Ever since the Revolution had failed to arrive, he had been directing his organizing energies inward. Five years on civil rights, and about all that had been accomplished was that he’d been arrested for speeding by a black state trooper the last time he’d driven through Georgia. Three years of organizing among Appalachian migrants in Cincinnati, and slum housing and infant malnutrition still existed. Three years of draft resistance work, and a report had just come out that the United States had finally pulled out of Vietnam because of diminishing oil supplies. Justin had concluded the individual was powerless to control socio-economic situations, but that one could control one’s personal intake. Since control was what it had always been about with him, he began wearing a surgical mask to filter the air that entered his lungs. He also had Emil
y and Matt drinking a concoction of brewer’s yeast and carrot juice. When Matt would refuse, Justin would tie him to a chair, placed on a square of plastic, and dribble it into his mouth. Matt would let it trickle from the corner of his mouth until his clothes, Justin, the chair, and the plastic were drenched. Eventually one or the other would give in. Emily tried to reason with Justin: “Isn’t this what the British do to the IRA?”
“It’s for his own good.”
“But it tastes like dire-rear, Mom,” Matt would shriek. Once she tried punching Justin, which was a big mistake. He hurled her across the room, and she hit her head on his ionizer, which was replacing the negative ions air pollution had destroyed.
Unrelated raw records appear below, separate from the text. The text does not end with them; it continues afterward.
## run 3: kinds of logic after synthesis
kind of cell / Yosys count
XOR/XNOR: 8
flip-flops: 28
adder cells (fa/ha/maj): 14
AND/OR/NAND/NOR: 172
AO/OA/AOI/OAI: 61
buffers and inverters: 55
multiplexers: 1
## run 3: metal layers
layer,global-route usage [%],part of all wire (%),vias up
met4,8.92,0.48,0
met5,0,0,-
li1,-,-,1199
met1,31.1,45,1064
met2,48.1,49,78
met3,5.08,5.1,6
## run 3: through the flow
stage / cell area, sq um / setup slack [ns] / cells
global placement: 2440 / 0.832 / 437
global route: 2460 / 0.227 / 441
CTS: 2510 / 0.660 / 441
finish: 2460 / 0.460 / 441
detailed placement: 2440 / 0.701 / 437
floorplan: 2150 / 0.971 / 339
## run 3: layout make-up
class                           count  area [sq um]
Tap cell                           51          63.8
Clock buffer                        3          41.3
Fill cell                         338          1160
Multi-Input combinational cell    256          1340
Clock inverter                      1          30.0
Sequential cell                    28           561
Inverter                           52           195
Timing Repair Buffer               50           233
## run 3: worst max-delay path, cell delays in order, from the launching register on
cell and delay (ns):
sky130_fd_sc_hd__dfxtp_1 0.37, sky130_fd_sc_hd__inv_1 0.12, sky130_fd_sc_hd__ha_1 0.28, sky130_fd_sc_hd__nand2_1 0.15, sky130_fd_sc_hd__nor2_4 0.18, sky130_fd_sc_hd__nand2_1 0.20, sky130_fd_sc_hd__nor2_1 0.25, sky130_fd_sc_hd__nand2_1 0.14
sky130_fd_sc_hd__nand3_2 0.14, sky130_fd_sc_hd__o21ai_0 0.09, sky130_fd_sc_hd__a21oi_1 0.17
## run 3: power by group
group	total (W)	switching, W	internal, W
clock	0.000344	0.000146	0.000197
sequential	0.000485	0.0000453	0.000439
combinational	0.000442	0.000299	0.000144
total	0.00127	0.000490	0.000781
File: config.mk
export PLATFORM = sky130hd
export DESIGN_NAME = d_tile_miss_queue
export DESIGN_NICKNAME = d
export VERILOG_FILES = /design/src/rtl/d_tile_miss_queue.sv
export SDC_FILE = /design/constraint.sdc
export NUM_CORES = 1
export LEC_CHECK = 0
export ABC_CLOCK_PERIOD_IN_PS = 6450
export CORE_MARGIN = 10
export CORE_UTILIZATION = 35
export DETAILED_ROUTE_END_ITERATION = 7
export DONT_BUFFER_PORTS = 1
export GPL_ROUTABILITY_DRIVEN = 0
export SYNTH_ARGS = -nofsm -noshare
export SYNTH_HDL_FRONTEND = slang
export SYNTH_SLANG_ARGS = --single-unit
File: constraint.sdc
create_clock -name clk -period 6.45 [get_ports clk]
set_clock_uncertainty 0.15 [all_clocks]
set_input_delay 0.645 -clock clk [delete_from_list [all_inputs] [get_ports clk]]
set_output_delay 0.645 -clock clk [all_outputs]
set_load 0.005 [all_outputs]
File: src/rtl/d_tile_miss_queue.sv
`default_nettype none
// ============================================================================
// d_tile_miss_queue : D-tile L1 read-miss / writeback queue toward NUCA L2
// Revision 1.0
// ============================================================================
module d_tile_miss_queue #(
  parameter int DEPTH      = 4,
  parameter int LINE_BEATS = 8,
  parameter int ADDR_WIDTH = 32
) (
  input  logic                          clk,
  input  logic                          rst,
  input  logic                          dt_read_req,
  input  logic                          dt_write_req,
  input  logic [ADDR_WIDTH-1:0]         dt_addr,
  input  logic [63:0]                   dt_wb_data,
  output logic                          dt_req_ready,
  output logic                          net_req_valid,
  input  logic                          net_req_ready,
  output logic                          net_req_write,
  output logic [ADDR_WIDTH-1:0]         net_req_addr,
  output logic [63:0]                   net_req_data,
  input  logic                          net_rsp_valid,
  input  logic [63:0]                   net_rsp_data,
  output logic                          fill_valid,
  output logic [ADDR_WIDTH-1:0]         fill_addr,
  output logic [$clog2(LINE_BEATS)-1:0] fill_beat,
  output logic [63:0]                   fill_data,
  output logic                          fill_last,
  output logic                          busy,
  output logic                          err_unexpected
);

  localparam int PTR_W  = $clog2(DEPTH);
  localparam int CNT_W  = PTR_W + 1;
  localparam int BEAT_W = $clog2(LINE_BEATS);
  localparam int OFS    = 6;
  localparam logic [BEAT_W-1:0] LAST_BEAT = BEAT_W'(LINE_BEATS - 1);

  typedef enum logic [1:0] {IDLE, ISSUE, WAIT_FILL} state_t;

  state_t                  state;
  logic                    q_write [DEPTH];
  logic [ADDR_WIDTH-1:0]   q_addr  [DEPTH];
  logic [63:0]             q_data  [DEPTH];
  logic [PTR_W-1:0]        rd_ptr, wr_ptr, rd_slot, offs;
  logic [CNT_W-1:0]        count, n_push;
  logic [BEAT_W-1:0]       beat_cnt;
  logic                    read_hit, push_wr, push_rd, pop, issuing, rsp_take;
  logic                    drop_stale;

  assign dt_req_ready = (count <= CNT_W'(DEPTH - 2));

  always_comb begin
    read_hit = (state == WAIT_FILL) &&
               (fill_addr[ADDR_WIDTH-1:OFS] == dt_addr[ADDR_WIDTH-1:OFS]);
    offs = '0;
    for (int i = 0; i < DEPTH; i++) begin
      offs = PTR_W'(i) - rd_ptr;
      if ((CNT_W'(offs) < count) && !q_write[i] &&
          (q_addr[i][ADDR_WIDTH-1:OFS] == dt_addr[ADDR_WIDTH-1:OFS]))
        read_hit = 1'b1;
    end
  end

  assign push_wr = dt_req_ready && dt_write_req;
  assign push_rd = dt_req_ready && dt_read_req && !read_hit;
  assign n_push  = CNT_W'(push_wr) + CNT_W'(push_rd);
  assign rd_slot = push_wr ? wr_ptr + PTR_W'(1) : wr_ptr;
  assign issuing = (state == ISSUE);
  assign pop     = issuing && net_req_ready;

  // Entry storage carries no reset; validity is tracked purely by count.
  always_ff @(posedge clk) begin
    if (push_wr) begin
      q_write[wr_ptr] <= 1'b1;
      q_addr[wr_ptr]  <= dt_addr;
      q_data[wr_ptr]  <= dt_wb_data;
    end
    if (push_rd) begin
      q_write[rd_slot] <= 1'b0;
      q_addr[rd_slot]  <= {dt_addr[ADDR_WIDTH-1:OFS], {OFS{1'b0}}};
      q_data[rd_slot]  <= 64'h0;
    end
  end

  always_ff @(posedge clk or posedge rst) begin
    if (rst) begin
      rd_ptr <= '0;
      wr_ptr <= '0;
      count  <= '0;
    end else begin
      wr_ptr <= wr_ptr + PTR_W'(n_push);
      if (pop) rd_ptr <= rd_ptr + PTR_W'(1);
      count <= count + n_push - CNT_W'(pop);
    end
  end

  // Beats seen right after reset belong to an aborted fill; drop them silently
  // until the network goes quiet for one cycle.
  assign rsp_take = (state == WAIT_FILL) && net_rsp_valid && !drop_stale;

  always_ff @(posedge clk or posedge rst) begin
    if (rst) begin
      state          <= IDLE;
      beat_cnt       <= '0;
      fill_addr      <= '0;
      err_unexpected <= 1'b0;
      drop_stale     <= 1'b1;
    end else begin
      if (!net_rsp_valid) drop_stale <= 1'b0;
      if (net_rsp_valid && (state != WAIT_FILL) && !drop_stale)
        err_unexpected <= 1'b1;
      case (state)
        IDLE: begin
          if (count != '0) state <= ISSUE;
        end
        ISSUE: begin
          if (net_req_ready) begin
            if (q_write[rd_ptr]) begin
              state <= IDLE;
            end else begin
              state     <= WAIT_FILL;
              fill_addr <= q_addr[rd_ptr];
              beat_cnt  <= '0;
            end
          end
        end
        WAIT_FILL: begin
          if (rsp_take) begin
            if (beat_cnt == LAST_BEAT) begin
              beat_cnt <= '0;
              state    <= IDLE;
            end else begin
              beat_cnt <= beat_cnt + BEAT_W'(1);
            end
          end
        end
        default: state <= IDLE;
      endcase
    end
  end

  assign net_req_valid = issuing;
  assign net_req_write = issuing && q_write[rd_ptr];
  assign net_req_addr  = issuing ? q_addr[rd_ptr] : '0;
  assign net_req_data  = (issuing && q_write[rd_ptr]) ? q_data[rd_ptr] : 64'h0;

  assign fill_valid = rsp_take;
  assign fill_beat  = beat_cnt;
  assign fill_data  = rsp_take ? net_rsp_data : 64'h0;
  assign fill_last  = rsp_take && (beat_cnt == LAST_BEAT);

  assign busy = (count != '0) || (state != IDLE);

endmodule
`default_nettype wire

==> metrics.yaml <==
run_status:
  status: "finished, final reports clean"
critical_path:
  critPathKind: "register to register"
  crit_buf_inv: 4
  cp.required_ns: 6.79
  startpoint: "rd_ptr[0]$_DFFE_PP0P_"
  cp-start-kind: "register"
  worst_path_largest_cell_delay_ns: 0.79
  worst_setup_path_end_kind: "register"
  crit_path_cell_trace: "buf_4, nand2_1, a21oi_1, o2111ai_1, nor4_1, nor4_2, and3_1, ha_1, inv_1, ha_1, inv_1, ha_1, inv_1, fa_1, xor2_1, xnor2_1"
  crit_path_top_delay_cell: "dfrtp_4"
  reg2reg_from: "rd_ptr[0]$_DFFE_PP0P_"
  crit_family: "adder cells"
  crit_arrival_ns: 4.99
  cp_max_fo: 31
grt:
  grt_overflow: 0
  met2_usage_pct: 31.01
  busiest_layer: "met2"
  grt_max_degree: 171
  grt_use_total_pct: 18.81
  grt_pass1_vias: 17100
  grtUsageMet3_pct: 6.543
  grt_pass1_wl_mm: 113.9
  grt_use_met1_pct: 22.37
  grt_antenna_before_repair: 1
pwr:
  switching_power_uw: 5707
  swShare_pct: 41.96
  total_power_uw: 13600
  peakVddDrop_mv: 0.3156
  sequentialPowerShare_pct: 34.2
  static-leakage-power_uw: 0.008605
  internal-power_uw: 7895
  p_comb_share_pct: 44.3
  power_density_nw_per_um2: 528.3
  clockPowerShare_pct: 21.5
sta:
  setup_ws_ns: 1.797
  fmax_mhz: 214.9
  period_share_pct: 72.15
  rsz0062_at_grt: "no"
  tns_ns: 0
  setup-violations-final: 0
  finalHoldViolations: 0
  period_needed_ns: 4.653
  slew_viol_final: 0
  slew-limit-headroom_pct: 15.84
  holdWs_ns: 0.04839
  tightest_slew_ns: 1.262
route:
  wl_mm: 77.12
  first_pass_iters: 5
  drt_first_iter_violations: 1368
  vias: 16670
  antenna_left: 0
  vias_per_cell: 5.769
  routedWlPerCell_um: 26.69
  route.detailed.drc: 0
hold_path:
  min-delay-start: "dt_wb_data[49]"
  hold_path_class: "input port to register"
floorplan:
  die_x_um: 280.3
  rows: 95
  dieArea_um2: 78540
  ioPinCount: 368
  start_util_pct: 35.30
  core_um2: 67160
  chipHeight_um: 280.3
synth:
  avgSynthCellArea_um2: 11.20
  ys_top_cells_by_area: "dfxtp_1 (24%), edfxtp_1 (13%), mux2i_1 (12%)"
  yosysTopAreaCell: "dfxtp_1"
  syn_nets: 2301
  synth_top_area_share_pct: 23.98
  synth_edf_count: 104
  syn_inst: 2116
  syn-cell-area_um2: 23710
  ys_warn_count: 0
  yosys_register_bits: 434
  netlist_top_cells_count: "dfxtp_1 (284), a21oi_2 (280), mux2i_1 (280), clkbuf_1 (131)"
  synth_most_common_cell: "dfxtp_1"
  synth_ff_type: "dfxtp_1"
  synth_cell_types: 41
  ys_seq_area_share_pct: 42.02
  async_flop_share_pct: 10.60
place:
  pre_cts_slack_ns: 1.787
  dp_hpwl_mm: 47.68
  placedInstanceArea_um2: 24030
  port_buffers: 0
clock_network:
  cts.clk_slew.worst_paths_ns: 0.06
  cts_buffer_depth: 3
  numCtsBuffers: 51
  clk_latency_ns: 0.63
  cts_tree: "done"
  cts_sinks: 434
  cts_root_buf: "clkbuf_16"
  cts_resized: 0
  h-tree-depth: 2
flow_run:
  drv_cap: 0
layout:
  drive_gt1_share_pct: 27.10
  nets: 2157
  area_delta_synth_final_pct: 8.592
  final_cell_area_um2: 25740
sequential cells by signal, summed over array words and instances (netlist names):
name and count:
drop_stale 1, count 3, q_addr 128, q_write 4
fill_addr 32, state 2, fill_beat 3, q_data 256
wr_ptr 2, err_unexpected 1, rd_ptr 2
routing by layer:
metal | part of all wire [%] | vias to the layer above
li1 | - | 7433
met1 | 39 | 8401
met2 | 48 | 697
met3 | 9.8 | 138
met4 | 3.0 | 2
met5 | 0.012 | -
area by class of cell:
cell class | count | area (um2)
Clock buffer | 76 | 1450
Fill cell | 6473 | 41410
Inverter | 18 | 67.56
Antenna cell | 2 | 5.005
Clock inverter | 20 | 252.7
Sequential cell | 434 | 9968
Multi-Input combinational cell | 1433 | 12610
Tap cell | 873 | 1092
Timing Repair Buffer | 34 | 295.3
stage by stage:
step | utilization [%] | std cells
2_1_floorplan | - | 2116
3_3_place_gp | 35.77 | 2791
3_5_place_dp | 35.77 | 2791
4_1_cts | 38.33 | 2888
5_1_grt | 38.33 | 2888
6_report | 38.33 | 2890
logic make-up after synthesis:
| family | Yosys count | share of synthesized area, % |
|---|---|---|
| buf+inv | 249 | 5.225 |
| fa+ha+maj | 19 | 1.034 |
| flops | 434 | 42.02 |
| xor+xnor | 137 | 5.061 |
| compound gates | 413 | 13.41 |
| mux | 409 | 22.56 |
| simple gates | 455 | 10.69 |
final timing paths:
kind                                              endpoint  slack, ns  cells past startpoint
min in group asynchronous         fill_beat[1]$_DFFE_PP0P_       0.56                      3
max in group asynchronous            rd_ptr[1]$_DFFE_PP0P_       4.97                      3
worst min-delay path            q_data[0][49]$_SDFFE_PP0P_       0.05                      2
worst min register to register      drop_stale$_DFFE_PP1N_       0.36                      1
worst max register to register          count[2]$_DFF_PP0_       1.80                     16
worst max-delay path                    count[2]$_DFF_PP0_       1.80                     16
cell usage in the layout, fill, tap and decap left out, types with 23 or more instances in the layout:
cell type	count
mux2i_1	280
dfrtp_1	43
dfxtp_1	284
o21ai_0	109
nand4_1	119
and2_1	98
a21oi_2	280
clkbuf_16	51
mux2_2	32
edfxtp_1	104
buf_4	30
nor4_1	23
and3_1	65
xor2_1	83
xnor2_1	54
mux4_2	97
nand2_1	119
what timing repair did:
| action | CTS | global route |
|---|---|---|
| hold buffers | 1 | 0 |
| setup buffers | 0 | 0 |
| endpoints found under the hold margin | 3 | 0 |
power groups by stage:
stage	clock network, uW	logic, uW	registers, uW
after floorplan	0	4820	4320
after global placement	0	5980	4630
after detailed placement	0	6090	4700
after CTS	3000	6100	4650
after global routing	3110	6530	4770
final	2930	6020	4650
(Power assumes the default switching activity.)
==> RTL change 1 (same settings) <==
Encoding of `state_t`: now one-hot (3 bits for 3 states).
--- a/src/rtl/d_tile_miss_queue.sv
+++ b/src/rtl/d_tile_miss_queue.sv
@@ -37,7 +37,7 @@
   localparam int OFS    = 6;
   localparam logic [BEAT_W-1:0] LAST_BEAT = BEAT_W'(LINE_BEATS - 1);
 
-  typedef enum logic [1:0] {IDLE, ISSUE, WAIT_FILL} state_t;
+  typedef enum logic [2:0] {IDLE = 3'b001, ISSUE = 3'b010, WAIT_FILL = 3'b100} state_t;
 
   state_t                  state;
   logic                    q_write [DEPTH];
Behaviour: no difference found for any inputs over 4 cycles, from zero or initial values and one cycle with rst high; so few cycles prove little.
==> RTL change 1 against the unedited design <==
  * Critical path depth fell by 8
  * Cell area fell by 0.50%
  * Setup slack got worse by 0.085 ns
  * Total power fell by 3.3%
  * Via count rose by 0.79%
  * Count of clock-buffer cells in the layout rose by 3
  * Maximum frequency fell by 1.8%
  * Synthesized area barely moved
  * Sequential cell count rose by 1
  * Wire length rose by 0.33%
  * Cell count barely moved
  * Largest power group unchanged
==> RTL change 1: results (changes against the unedited design) <==
metric,value,unit,change
outcome,"complete, no violations",,unchanged
TritonRoute pass-1 iters,6,,was 5
Synth Area in XOR/XNOR,5.06,%,about the same
Worst VDD drop,307,uV,was 316 uV
crit-path leading delay family,compound AO/OA/AOI/OAI gates,,was adder cells
DR WL met2,36900,um,was 37300 um
DR vias,16800,,was 16700
fraction of area in multi-input gates,49.3,%,was 49.0%
Synth Net Count,2307,,was 2301
Cell variety after synth,40,,was 41
dpl cells,2793,,was 2791
filler cell count,6501,,was 6473
non-clock buffer count,29,,was 34
Synth area leaders,"dfxtp_1, edfxtp_1, mux2i_1, a21oi_2, mux4_2",,unchanged
Seq/total area,39.0,%,was 38.7%
DP Area,24000,um^2,about the same
area occupied by multi-input gates,12600,um^2,about the same
Max stage delay on crit path,1.04,ns,was 0.79 ns
DR iter-0 viols,1509,,was 1368
initial antenna violation count,8,,was 1
pre-CTS setup slack,1.59,ns,was 1.79 ns
ys async rst share,10.8,%,was 10.6%
mux cell area share after synthesis,22.7,%,was 22.6%
global-route wire length before repair,113000,um,was 114000 um
M3 GR Usage,6.28,%,was 6.54%
final layout net count,2154,,was 2157
Num CTS Buffers,50,,was 51
Adder-Cell Fraction of Synth Area,0.877,%,was 1.03%
RTL change 1: cell types whose count changed after synthesis, sizes merged, moves of 3 or more:
| cell | delta |
|---|---|
| nor2 | +7 |
| nand3 | +4 |
| and3 | +65 |
| buf | -20 |
| clkbuf | +23 |
| ha | -3 |
| nor3 | +3 |
| inv | -3 |
| and2 | -64 |
RTL change 1: worst paths after layout:
path	startpoint	end	slack, ns
worst max-delay path	rd_ptr[1]	q_addr[1][9]	1.71
worst min-delay path	net_rsp_valid	drop_stale	0.03
worst max register to register	rd_ptr[1]	q_addr[1][9]	1.71
worst min register to register	drop_stale	drop_stale	0.36
max in group asynchronous	rst	rd_ptr[0]	5.34
min in group asynchronous	rst	fill_addr[0]	0.04
RTL change 1: where the power goes:
group          internal [uW]  switching [uW]  leakage [uW]
Clock                   1600            1180      0.000777
Sequential              3900             756       0.00395
Combinational           2180            3540       0.00401
Total                   7680            5470       0.00874
==> RTL change 2 (same flow settings) <==
Without the edit above. `ADDR_WIDTH`: 32 -> 64.
--- a/src/rtl/d_tile_miss_queue.sv
+++ b/src/rtl/d_tile_miss_queue.sv
@@ -6,7 +6,7 @@
 module d_tile_miss_queue #(
   parameter int DEPTH      = 4,
   parameter int LINE_BEATS = 8,
-  parameter int ADDR_WIDTH = 32
+  parameter int ADDR_WIDTH = 64
 ) (
   input  logic                          clk,
   input  logic                          rst,
Interface: changed (resized dt_addr, fill_addr and net_req_addr); port bits go from 368 to 464. The function was not compared with the original's and may differ.
==> RTL change 2 against the unedited design <==
  * The run now ends with capacitance limit, slew limit left
  * Total power is 35% higher
  * Setup slack worse by 0.42 ns
  * Sequential cell count is 160 higher
  * Cell area is 43% higher
  * Sequential power is 43% higher
  * Count of clock-buffer cells in the layout is 33 higher
  * Synthesized area is 42% higher
  * Core utilization is 0.24 points higher
  * Wire length is 72% higher
  * Via count is 54% higher
  * Critical path depth is 1 lower
  * Clock power is 39% higher
  * Largest cell class unchanged
==> RTL change 2: results (changes against the unedited design) <==
metric,value,unit,change
outcome,finished with violations,,"was complete, no violations"
violated checks,"capacitance limit, slew limit",,
initial antenna violation count,8,,was 1
mux cell area share after synthesis,19.0,%,was 22.6%
peak fanout along the critical path,6,,was 31
Synth Net Count,3171,,was 2301
dpl cells,3912,,was 2791
max-cap viol count,1,,was 0
layout cell share with drive strength beyond 1,22.3,%,was 27.1%
largest registers,"q_addr x256, q_data x256, fill_addr x64",,"was q_data x256, q_addr x128, fill_addr x32"
M3 GR Usage,11.0,%,was 6.54%
largest net degree at the start of global routing,233,,was 171
Synth Area in XOR/XNOR,5.51,%,was 5.06%
pre-CTS setup slack,1.61,ns,was 1.79 ns
WL/cell,32.5,um,was 26.7 um
Max Clock Freq,0.197,GHz,was 0.215 GHz
Synth Area in Compound Gates,14.1,%,was 13.4%
ys async rst share,13.1,%,was 10.6%
DRT Wirelength,133000,um,was 77100 um
HP Start,dt_wb_data[29],,was dt_wb_data[49]
vias in the first global route,24500,,was 17100
Num CTS Buffers,72,,was 51
Adder-Cell Fraction of Synth Area,0.727,%,was 1.03%
met2 Track Usage GR,34.9,%,was 31.0%
Post-synth EDFFs,232,,was 104
DP HPWL,86100,um,was 47700 um
DR iter-0 viols,3476,,was 1368
CP Data Arrival Time,5.44,ns,was 4.99 ns
Cell variety after synth,49,,was 41
Total GRT Usage,23.1,%,was 18.8%
Mean Syn Cell Area,11.4,um^2,was 11.2 um^2
worst reg-to-reg path cell count,15,,was 16
Synth area leaders,"edfxtp_1, dfxtp_1, mux4_2, mux2i_1, a21oi_2",,"was dfxtp_1, edfxtp_1, mux2i_1, a21oi_2, mux4_2"
RR Startpoint,q_addr[0][25],,was rd_ptr[0]
cts hold-fix bufs,36,,was 1
DR vias,25600,,was 16700
P_leak,0.0121,uW,was 0.00861 uW
met1 GRT Util,28.0,%,was 22.4%
clk_lat worst skew,0.65,ns,was 0.63 ns
relative slew slack,-2.26,%,was 15.8%
post-synthesis sequential area ratio,43.3,%,was 42.0%
Worst VDD drop,389,uV,was 316 uV
final slew viol count,2,,was 0
H-Tree Depth,3,,was 2
RTL change 2: routing by layer:
layer	vias up	wire [um]
met2	1630	59300
met3	326	18700
met5	-	34
li1	10900	-
met1	12800	48800
met4	6	6170
RTL change 2: critical path: stages (launching register included):
cell and delay (ns):
edfxtp_1 0.41, xor2_1 0.24, nor4_1 1.28, nand4_1 0.21, nor4_1 0.67, nand2_4 0.18
and3_1 0.23, ha_1 0.30, inv_1 0.05, ha_1 0.27, inv_1 0.06, ha_1 0.14
inv_1 0.06, fa_1 0.42, xor2_1 0.16, xnor2_1 0.13
RTL change 2: layout make-up:
| cell class | count | area (um^2) | area share [%] |
|---|---|---|---|
| Multi-Input combinational cell | 1940 | 17200 | 46.8 |
| Tap cell | 1265 | 1580 | 4.31 |
| Sequential cell | 594 | 14600 | 39.8 |
| Inverter | 71 | 269 | 0.732 |
| Clock buffer | 109 | 2070 | 5.64 |
| Clock inverter | 23 | 258 | 0.701 |
| Antenna cell | 7 | 17.5 | 0.0477 |
| Timing Repair Buffer | 78 | 738 | 2.01 |
RTL change 2: how the worst max path moves through the flow:
| stage | start | end | cells after the start |
|---|---|---|---|
| 2_1_floorplan | rd_ptr[0] | count[2] | 23 |
| 3_3_place_gp | dt_addr[44] | count[2] | 16 |
| 3_5_place_dp | dt_addr[28] | count[2] | 15 |
| 4_1_cts | rd_ptr[0] | net_req_data[62] | 4 |
| 5_1_grt | rd_ptr[0] | net_req_data[37] | 4 |
| 6_report | q_addr[0][25] | count[2] | 15 |
RTL change 2: report_power, final:
part / internal [uW] / switching, uW / total, uW
clock: 2330 / 1750 / 4080
combinational: 2920 / 4670 / 7590
sequential: 5480 / 1160 / 6640
total: 10700 / 7590 / 18300
RTL change 2: cells by family (layout without fill, tap and decap cells):
logic type	after synthesis	in the layout
other	0	7
muxes	471	471
and+or+nand+nor	625	625
xor gates and xnor gates	212	212
buffers and inverters	420	281
adders and majority gates	19	19
AOI/OAI and AO/OA	613	613
DFF	594	594
RTL change 2: metrics by stage:
stage	hold WS (ns)	total power (uW)
finish	0.0250	18300
global route	0.00374	19100
CTS	0.0000324	18300
detailed placement	0.354	14200
global placement	0.345	14100
floorplan	0.315	11400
Matt got even more upset and ordered in a brave little squeak, “Stay out of this, Mom. This is between Dad and me.”
Emily began using these times to go out shopping for lecithin, mung beans, bottled spring water, and various other staples.
Justin had also chosen this moment in history to “get in touch with his feelings,” having concluded the Revolution failed because everyone was “headtripping.” Each morning upon awakening he’d deliver a lengthy description of how he felt that day, and why. Like a psychic weather report. The problem was that most of his feelings turned out to be either hostile or helpless. Emily never knew from one day to the next whether she’d be greeted from work by a bully or a baby. Today it was the latter.
She stepped over him on her way to the bathroom. As she sat on the toilet, he came in and continued his lamentation, his voice muffled by his surgical mask. He glanced at her dolefully and waited for—Sympathy.
“Why don’t you just go get stuffed then?” she suggested amicably. She was starting to feel like one of those vomit bags on an airplane.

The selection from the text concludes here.